=== Dataset excerpts ===
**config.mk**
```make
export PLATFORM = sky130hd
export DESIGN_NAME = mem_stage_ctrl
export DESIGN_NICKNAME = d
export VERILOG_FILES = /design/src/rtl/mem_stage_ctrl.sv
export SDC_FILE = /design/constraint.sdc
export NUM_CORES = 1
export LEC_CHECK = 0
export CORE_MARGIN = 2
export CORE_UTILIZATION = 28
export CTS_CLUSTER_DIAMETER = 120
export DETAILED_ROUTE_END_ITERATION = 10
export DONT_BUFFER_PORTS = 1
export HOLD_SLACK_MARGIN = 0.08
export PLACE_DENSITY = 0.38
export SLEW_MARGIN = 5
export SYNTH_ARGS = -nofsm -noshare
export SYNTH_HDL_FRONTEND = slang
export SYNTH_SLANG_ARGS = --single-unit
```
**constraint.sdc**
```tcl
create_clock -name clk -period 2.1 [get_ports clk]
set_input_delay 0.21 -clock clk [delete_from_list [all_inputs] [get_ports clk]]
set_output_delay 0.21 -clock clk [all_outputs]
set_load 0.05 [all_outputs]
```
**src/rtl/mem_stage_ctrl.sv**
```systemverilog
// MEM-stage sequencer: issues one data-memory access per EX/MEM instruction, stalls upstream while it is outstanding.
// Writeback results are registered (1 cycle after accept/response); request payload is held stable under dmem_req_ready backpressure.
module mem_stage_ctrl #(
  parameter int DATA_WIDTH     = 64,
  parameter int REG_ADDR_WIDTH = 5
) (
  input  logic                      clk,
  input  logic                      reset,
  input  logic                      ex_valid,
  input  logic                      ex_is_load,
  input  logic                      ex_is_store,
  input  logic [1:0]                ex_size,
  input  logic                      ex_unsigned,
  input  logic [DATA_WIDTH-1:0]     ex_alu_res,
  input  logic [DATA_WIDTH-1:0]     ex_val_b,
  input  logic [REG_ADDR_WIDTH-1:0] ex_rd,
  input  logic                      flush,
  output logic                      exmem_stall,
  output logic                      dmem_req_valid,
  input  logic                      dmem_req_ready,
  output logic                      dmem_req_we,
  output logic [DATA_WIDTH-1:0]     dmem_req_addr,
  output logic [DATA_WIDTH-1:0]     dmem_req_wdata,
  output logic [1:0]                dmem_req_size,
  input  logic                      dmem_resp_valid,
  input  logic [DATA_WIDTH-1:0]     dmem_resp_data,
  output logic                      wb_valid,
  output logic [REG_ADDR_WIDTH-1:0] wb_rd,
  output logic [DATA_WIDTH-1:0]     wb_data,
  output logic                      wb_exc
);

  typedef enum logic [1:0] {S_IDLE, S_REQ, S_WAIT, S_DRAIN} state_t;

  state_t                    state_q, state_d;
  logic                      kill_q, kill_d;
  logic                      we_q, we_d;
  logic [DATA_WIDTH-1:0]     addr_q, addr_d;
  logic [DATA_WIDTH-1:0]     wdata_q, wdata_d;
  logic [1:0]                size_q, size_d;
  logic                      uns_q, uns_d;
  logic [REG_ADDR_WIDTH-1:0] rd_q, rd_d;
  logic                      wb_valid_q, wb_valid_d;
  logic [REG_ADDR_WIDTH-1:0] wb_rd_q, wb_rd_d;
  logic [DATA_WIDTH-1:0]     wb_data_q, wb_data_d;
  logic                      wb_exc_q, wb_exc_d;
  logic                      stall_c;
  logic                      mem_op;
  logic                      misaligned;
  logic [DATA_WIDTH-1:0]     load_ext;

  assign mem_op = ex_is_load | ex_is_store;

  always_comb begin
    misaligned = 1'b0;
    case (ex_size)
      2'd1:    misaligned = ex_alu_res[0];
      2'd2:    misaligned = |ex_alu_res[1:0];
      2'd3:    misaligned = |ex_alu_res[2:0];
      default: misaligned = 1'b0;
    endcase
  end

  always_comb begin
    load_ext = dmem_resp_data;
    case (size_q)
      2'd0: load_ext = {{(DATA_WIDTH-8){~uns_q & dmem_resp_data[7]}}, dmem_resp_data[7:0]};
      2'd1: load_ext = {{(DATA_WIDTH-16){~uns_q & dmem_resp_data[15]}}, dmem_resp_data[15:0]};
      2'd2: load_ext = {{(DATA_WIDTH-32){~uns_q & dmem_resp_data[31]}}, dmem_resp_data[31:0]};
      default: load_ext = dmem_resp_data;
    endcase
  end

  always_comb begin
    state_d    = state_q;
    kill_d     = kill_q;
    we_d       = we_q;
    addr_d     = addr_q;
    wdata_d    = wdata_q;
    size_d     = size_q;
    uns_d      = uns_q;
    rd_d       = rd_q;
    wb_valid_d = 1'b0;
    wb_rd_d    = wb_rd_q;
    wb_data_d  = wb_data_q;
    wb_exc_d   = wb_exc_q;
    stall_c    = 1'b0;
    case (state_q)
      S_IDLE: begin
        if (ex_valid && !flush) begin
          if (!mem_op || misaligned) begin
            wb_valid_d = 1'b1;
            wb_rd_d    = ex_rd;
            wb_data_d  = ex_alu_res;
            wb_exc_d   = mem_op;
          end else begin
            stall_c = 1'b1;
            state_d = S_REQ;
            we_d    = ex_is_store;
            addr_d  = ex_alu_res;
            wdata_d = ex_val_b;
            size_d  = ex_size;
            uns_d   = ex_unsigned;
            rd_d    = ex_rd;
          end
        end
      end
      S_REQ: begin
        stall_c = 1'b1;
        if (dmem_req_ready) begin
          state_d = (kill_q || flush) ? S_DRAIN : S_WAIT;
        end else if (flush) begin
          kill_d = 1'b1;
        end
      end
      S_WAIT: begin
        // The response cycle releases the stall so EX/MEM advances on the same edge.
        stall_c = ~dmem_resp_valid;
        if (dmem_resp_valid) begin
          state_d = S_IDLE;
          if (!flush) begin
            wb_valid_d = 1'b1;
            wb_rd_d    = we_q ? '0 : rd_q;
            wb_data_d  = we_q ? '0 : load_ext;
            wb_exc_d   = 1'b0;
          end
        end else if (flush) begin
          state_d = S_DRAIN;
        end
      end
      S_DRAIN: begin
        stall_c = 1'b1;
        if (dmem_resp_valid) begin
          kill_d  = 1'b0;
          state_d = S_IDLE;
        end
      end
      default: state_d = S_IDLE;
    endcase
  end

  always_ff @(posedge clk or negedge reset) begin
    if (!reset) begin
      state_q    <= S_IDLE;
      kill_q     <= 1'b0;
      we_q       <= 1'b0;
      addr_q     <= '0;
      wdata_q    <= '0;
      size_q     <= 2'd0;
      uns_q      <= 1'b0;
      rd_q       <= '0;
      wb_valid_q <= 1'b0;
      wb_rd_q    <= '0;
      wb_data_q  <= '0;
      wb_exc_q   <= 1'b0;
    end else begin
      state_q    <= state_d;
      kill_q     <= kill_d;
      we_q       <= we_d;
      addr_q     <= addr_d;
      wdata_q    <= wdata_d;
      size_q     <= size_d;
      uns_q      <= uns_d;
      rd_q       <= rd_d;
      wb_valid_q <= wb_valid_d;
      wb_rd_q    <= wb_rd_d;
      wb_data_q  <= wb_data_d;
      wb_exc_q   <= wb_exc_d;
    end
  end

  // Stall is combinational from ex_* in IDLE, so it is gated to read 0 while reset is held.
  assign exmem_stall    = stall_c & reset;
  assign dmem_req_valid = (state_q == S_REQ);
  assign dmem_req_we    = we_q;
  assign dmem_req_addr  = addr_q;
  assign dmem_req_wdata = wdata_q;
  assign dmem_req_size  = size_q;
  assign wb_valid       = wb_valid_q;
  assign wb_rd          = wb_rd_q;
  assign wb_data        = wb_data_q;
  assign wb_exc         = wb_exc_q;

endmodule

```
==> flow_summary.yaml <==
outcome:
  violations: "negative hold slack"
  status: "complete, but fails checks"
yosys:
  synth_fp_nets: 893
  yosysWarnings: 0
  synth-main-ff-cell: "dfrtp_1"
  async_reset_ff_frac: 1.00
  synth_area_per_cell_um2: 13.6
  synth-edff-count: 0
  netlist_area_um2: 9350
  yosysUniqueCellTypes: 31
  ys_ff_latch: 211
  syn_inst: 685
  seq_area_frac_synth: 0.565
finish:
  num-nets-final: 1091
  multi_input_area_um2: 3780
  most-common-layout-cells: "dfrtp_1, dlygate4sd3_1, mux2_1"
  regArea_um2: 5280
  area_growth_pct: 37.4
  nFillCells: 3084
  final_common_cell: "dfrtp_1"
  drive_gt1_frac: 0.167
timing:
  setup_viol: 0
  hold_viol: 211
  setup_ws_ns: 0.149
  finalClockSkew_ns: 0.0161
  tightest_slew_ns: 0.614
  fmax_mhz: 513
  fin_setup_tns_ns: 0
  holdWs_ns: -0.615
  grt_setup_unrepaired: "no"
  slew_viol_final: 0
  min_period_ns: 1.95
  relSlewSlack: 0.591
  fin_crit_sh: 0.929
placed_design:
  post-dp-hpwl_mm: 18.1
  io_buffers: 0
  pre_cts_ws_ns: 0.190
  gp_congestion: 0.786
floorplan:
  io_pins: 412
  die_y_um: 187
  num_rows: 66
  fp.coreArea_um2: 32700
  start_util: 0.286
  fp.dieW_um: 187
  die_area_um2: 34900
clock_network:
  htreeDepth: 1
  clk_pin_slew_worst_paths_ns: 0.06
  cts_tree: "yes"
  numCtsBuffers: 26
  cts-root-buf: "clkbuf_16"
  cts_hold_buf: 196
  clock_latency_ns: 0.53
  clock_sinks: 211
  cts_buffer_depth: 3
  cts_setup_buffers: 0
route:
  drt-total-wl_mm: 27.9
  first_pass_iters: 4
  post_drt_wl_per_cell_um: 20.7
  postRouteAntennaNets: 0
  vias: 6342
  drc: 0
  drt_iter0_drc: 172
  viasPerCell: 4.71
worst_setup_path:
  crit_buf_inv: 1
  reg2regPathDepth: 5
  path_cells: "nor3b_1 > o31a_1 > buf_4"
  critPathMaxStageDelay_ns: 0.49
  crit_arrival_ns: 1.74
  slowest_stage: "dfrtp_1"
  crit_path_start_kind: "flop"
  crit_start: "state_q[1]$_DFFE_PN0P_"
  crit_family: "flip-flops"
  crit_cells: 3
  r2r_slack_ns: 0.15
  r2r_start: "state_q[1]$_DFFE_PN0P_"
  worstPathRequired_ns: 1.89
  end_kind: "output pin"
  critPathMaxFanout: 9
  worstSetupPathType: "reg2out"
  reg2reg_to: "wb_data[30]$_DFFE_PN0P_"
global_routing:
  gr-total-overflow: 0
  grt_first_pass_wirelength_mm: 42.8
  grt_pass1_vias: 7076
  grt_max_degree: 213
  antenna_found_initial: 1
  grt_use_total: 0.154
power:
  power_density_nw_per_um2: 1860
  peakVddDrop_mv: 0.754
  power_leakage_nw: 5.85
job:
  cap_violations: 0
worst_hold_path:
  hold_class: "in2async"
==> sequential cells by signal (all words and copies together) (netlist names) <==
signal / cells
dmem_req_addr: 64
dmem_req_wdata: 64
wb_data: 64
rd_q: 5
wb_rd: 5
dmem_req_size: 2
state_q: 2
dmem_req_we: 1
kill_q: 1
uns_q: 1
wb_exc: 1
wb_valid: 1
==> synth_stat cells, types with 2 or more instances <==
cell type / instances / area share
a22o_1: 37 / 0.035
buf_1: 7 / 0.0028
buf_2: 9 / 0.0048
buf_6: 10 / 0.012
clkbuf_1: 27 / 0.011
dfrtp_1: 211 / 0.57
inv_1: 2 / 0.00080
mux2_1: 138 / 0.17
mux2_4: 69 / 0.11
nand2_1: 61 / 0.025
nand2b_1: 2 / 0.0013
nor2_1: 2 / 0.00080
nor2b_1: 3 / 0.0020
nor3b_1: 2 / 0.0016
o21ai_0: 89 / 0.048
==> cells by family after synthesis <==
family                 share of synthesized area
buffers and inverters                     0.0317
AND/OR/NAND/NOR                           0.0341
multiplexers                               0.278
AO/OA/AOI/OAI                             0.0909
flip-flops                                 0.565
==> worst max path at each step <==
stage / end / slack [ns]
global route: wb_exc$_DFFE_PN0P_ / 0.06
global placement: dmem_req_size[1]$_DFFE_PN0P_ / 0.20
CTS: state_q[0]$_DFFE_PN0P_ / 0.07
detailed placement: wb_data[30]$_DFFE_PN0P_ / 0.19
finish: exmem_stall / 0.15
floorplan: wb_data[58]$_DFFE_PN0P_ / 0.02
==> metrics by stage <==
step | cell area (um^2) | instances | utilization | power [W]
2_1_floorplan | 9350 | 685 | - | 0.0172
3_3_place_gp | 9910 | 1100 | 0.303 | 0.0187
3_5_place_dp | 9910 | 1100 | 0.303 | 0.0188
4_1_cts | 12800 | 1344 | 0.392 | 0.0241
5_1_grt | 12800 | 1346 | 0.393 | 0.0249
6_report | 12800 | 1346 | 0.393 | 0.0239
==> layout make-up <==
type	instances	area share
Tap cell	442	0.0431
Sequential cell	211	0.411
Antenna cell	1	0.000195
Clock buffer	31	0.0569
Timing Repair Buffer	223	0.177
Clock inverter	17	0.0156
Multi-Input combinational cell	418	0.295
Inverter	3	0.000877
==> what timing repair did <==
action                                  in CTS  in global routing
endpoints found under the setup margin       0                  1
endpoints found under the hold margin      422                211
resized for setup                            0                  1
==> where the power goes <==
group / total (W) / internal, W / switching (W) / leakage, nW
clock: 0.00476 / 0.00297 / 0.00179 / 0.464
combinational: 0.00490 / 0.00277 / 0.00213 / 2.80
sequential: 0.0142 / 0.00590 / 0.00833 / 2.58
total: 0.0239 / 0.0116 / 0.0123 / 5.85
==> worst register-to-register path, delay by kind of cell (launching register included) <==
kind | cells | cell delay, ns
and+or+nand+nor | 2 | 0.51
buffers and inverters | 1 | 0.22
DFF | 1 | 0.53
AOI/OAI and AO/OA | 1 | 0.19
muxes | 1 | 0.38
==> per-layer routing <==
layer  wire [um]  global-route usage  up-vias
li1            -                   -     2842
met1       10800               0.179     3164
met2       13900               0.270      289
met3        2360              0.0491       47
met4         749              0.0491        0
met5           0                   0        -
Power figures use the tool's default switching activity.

=== Task brief ===
Every line of the records above where the string "held" is found should be copied.

=== Output below ===
// Writeback results are registered (1 cycle after accept/response); request payload is held stable under dmem_req_ready backpressure.
  // Stall is combinational from ex_* in IDLE, so it is gated to read 0 while reset is held.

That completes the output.